**Prompt**
Copy exactly the lines of the material below that run from the one containing "period_needed_ps 6250 \" through the one containing "register / cells". Copy no other lines.

(Beginning of Data for the task)

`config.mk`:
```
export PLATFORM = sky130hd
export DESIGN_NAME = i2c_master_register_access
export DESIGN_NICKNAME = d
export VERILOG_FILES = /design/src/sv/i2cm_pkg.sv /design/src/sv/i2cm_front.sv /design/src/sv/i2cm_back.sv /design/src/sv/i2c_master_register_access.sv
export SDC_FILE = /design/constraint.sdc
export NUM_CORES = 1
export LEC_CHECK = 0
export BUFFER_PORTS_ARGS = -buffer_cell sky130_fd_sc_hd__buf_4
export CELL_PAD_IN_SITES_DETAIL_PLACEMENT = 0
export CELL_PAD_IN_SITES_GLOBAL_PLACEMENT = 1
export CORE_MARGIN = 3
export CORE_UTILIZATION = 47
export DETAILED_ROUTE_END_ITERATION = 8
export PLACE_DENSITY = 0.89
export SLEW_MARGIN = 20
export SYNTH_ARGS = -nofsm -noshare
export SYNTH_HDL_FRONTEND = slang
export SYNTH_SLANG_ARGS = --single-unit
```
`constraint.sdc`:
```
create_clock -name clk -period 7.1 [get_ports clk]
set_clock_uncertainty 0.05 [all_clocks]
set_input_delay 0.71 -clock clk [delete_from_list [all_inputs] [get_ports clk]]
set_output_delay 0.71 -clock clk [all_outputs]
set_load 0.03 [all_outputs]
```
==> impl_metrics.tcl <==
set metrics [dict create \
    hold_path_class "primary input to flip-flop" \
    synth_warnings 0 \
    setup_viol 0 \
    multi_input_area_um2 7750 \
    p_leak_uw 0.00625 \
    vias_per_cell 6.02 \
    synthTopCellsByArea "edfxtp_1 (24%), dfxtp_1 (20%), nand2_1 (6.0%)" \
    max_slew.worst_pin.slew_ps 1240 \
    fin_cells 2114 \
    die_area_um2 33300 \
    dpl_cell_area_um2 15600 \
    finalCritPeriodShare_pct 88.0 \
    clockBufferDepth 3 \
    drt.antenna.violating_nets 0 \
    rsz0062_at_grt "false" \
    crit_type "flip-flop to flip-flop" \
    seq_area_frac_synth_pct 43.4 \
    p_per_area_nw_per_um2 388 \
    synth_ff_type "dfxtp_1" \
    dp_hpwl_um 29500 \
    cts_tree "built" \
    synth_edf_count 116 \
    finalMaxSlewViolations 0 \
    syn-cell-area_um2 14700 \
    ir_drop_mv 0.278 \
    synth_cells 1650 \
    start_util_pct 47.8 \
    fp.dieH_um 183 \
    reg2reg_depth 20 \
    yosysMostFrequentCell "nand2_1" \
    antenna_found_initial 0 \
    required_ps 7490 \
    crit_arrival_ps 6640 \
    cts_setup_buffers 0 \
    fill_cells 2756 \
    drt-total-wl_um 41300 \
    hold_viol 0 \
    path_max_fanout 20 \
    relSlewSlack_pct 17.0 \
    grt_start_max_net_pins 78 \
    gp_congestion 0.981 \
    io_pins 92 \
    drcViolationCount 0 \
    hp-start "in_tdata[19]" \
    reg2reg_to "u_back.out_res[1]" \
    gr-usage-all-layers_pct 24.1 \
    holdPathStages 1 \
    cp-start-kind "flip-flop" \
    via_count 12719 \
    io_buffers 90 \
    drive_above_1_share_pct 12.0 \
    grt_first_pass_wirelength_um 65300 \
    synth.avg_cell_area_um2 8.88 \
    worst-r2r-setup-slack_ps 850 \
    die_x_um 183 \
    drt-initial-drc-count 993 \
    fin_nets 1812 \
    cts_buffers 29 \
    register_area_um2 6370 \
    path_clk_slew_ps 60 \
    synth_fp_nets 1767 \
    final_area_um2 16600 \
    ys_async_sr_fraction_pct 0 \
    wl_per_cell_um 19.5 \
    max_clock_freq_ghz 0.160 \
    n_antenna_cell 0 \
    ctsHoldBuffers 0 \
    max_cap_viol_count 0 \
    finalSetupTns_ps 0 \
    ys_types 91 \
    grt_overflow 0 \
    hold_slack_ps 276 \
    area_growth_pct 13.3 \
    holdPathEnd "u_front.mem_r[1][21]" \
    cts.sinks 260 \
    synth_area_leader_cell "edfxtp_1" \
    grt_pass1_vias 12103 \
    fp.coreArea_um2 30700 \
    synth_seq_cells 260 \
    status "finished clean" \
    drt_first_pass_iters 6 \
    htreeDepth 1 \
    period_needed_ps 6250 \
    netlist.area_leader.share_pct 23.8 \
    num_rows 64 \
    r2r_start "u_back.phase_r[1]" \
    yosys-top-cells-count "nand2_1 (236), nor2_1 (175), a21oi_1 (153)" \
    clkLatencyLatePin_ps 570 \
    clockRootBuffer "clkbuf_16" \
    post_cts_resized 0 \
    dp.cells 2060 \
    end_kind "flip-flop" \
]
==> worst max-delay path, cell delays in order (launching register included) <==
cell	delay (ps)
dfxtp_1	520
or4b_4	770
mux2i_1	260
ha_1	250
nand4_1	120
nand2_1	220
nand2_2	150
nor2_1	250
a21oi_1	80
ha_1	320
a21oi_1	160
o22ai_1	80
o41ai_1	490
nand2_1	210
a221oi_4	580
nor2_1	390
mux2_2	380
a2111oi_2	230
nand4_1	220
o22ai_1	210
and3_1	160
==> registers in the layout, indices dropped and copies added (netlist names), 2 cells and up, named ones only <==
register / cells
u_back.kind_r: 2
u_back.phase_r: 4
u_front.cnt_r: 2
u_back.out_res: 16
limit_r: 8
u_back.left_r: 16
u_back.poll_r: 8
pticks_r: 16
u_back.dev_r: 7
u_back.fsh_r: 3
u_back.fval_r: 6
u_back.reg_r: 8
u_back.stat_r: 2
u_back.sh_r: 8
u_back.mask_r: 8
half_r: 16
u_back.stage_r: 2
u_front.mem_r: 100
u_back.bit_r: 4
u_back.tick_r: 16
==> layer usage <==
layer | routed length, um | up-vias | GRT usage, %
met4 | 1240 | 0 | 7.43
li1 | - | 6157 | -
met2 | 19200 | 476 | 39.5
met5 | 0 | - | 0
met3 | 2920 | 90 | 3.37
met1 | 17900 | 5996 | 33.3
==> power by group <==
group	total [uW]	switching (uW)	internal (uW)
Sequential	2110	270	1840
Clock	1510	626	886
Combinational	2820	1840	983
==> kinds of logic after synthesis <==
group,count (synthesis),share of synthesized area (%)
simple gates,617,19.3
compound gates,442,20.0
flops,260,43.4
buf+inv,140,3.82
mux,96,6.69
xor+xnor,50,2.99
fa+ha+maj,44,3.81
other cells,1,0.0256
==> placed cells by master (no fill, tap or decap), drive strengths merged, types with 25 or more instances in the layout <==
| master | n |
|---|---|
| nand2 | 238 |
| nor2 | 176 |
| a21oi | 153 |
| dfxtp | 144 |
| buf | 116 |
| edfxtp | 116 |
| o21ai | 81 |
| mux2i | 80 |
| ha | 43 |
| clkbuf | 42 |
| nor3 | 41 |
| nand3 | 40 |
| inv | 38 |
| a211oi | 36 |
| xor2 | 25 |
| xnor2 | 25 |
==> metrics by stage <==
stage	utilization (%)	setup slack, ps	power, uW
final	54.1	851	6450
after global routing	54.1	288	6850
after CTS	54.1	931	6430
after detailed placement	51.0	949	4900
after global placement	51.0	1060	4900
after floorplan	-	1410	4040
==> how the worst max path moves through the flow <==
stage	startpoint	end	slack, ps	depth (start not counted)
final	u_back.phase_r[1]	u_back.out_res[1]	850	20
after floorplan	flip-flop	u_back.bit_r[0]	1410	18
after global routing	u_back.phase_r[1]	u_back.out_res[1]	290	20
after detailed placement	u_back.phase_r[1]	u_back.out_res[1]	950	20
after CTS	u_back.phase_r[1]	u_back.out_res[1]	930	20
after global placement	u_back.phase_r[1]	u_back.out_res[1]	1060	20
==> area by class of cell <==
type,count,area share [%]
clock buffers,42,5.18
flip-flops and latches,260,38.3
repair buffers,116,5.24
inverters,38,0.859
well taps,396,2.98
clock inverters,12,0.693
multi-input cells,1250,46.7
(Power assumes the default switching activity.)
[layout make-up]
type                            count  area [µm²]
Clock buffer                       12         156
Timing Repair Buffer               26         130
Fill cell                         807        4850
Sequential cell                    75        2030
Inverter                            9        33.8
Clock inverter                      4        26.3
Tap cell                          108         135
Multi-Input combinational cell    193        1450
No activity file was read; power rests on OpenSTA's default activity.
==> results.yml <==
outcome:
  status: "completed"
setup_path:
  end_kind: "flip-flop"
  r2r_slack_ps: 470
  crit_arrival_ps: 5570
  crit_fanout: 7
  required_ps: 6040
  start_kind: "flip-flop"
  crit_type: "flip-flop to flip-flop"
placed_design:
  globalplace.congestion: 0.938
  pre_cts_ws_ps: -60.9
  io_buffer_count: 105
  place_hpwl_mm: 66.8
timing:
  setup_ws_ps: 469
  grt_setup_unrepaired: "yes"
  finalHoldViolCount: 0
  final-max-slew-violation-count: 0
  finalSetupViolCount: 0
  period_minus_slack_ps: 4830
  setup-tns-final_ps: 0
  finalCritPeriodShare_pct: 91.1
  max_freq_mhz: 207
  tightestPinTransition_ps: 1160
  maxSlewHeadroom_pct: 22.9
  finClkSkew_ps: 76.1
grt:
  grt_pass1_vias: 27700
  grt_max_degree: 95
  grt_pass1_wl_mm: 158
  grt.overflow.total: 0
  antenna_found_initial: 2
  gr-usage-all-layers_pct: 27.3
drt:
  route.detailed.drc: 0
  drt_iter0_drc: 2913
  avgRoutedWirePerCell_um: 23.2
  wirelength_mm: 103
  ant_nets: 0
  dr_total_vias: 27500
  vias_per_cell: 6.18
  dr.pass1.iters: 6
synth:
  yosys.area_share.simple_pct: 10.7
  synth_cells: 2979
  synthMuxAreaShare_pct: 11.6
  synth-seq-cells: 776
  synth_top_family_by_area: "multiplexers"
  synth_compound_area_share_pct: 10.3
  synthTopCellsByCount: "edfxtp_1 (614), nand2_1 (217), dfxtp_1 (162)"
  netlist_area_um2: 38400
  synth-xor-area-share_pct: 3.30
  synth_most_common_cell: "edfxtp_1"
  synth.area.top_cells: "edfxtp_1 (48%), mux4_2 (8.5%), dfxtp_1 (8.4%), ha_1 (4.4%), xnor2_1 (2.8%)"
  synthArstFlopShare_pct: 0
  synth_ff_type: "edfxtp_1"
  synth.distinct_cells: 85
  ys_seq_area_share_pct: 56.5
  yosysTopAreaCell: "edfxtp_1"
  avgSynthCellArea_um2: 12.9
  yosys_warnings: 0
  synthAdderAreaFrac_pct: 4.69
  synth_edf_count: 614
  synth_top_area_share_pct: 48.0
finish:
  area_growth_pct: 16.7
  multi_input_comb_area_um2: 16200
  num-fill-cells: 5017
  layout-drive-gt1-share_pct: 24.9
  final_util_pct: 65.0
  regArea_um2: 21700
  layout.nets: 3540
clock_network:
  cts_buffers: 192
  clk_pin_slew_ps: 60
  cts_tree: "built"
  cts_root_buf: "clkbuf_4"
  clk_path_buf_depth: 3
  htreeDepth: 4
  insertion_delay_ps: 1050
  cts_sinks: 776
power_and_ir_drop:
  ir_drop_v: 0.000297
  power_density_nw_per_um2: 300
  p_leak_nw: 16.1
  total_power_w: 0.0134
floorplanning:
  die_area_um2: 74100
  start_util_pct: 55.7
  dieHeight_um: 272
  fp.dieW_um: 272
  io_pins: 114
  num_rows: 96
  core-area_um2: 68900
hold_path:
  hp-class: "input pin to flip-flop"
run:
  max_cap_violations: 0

(End of Data for the task)

**Your response**
    period_needed_ps 6250 \
    netlist.area_leader.share_pct 23.8 \
    num_rows 64 \
    r2r_start "u_back.phase_r[1]" \
    yosys-top-cells-count "nand2_1 (236), nor2_1 (175), a21oi_1 (153)" \
    clkLatencyLatePin_ps 570 \
    clockRootBuffer "clkbuf_16" \
    post_cts_resized 0 \
    dp.cells 2060 \
    end_kind "flip-flop" \
]
==> worst max-delay path, cell delays in order (launching register included) <==
cell	delay (ps)
dfxtp_1	520
or4b_4	770
mux2i_1	260
ha_1	250
nand4_1	120
nand2_1	220
nand2_2	150
nor2_1	250
a21oi_1	80
ha_1	320
a21oi_1	160
o22ai_1	80
o41ai_1	490
nand2_1	210
a221oi_4	580
nor2_1	390
mux2_2	380
a2111oi_2	230
nand4_1	220
o22ai_1	210
and3_1	160
==> registers in the layout, indices dropped and copies added (netlist names), 2 cells and up, named ones only <==
register / cells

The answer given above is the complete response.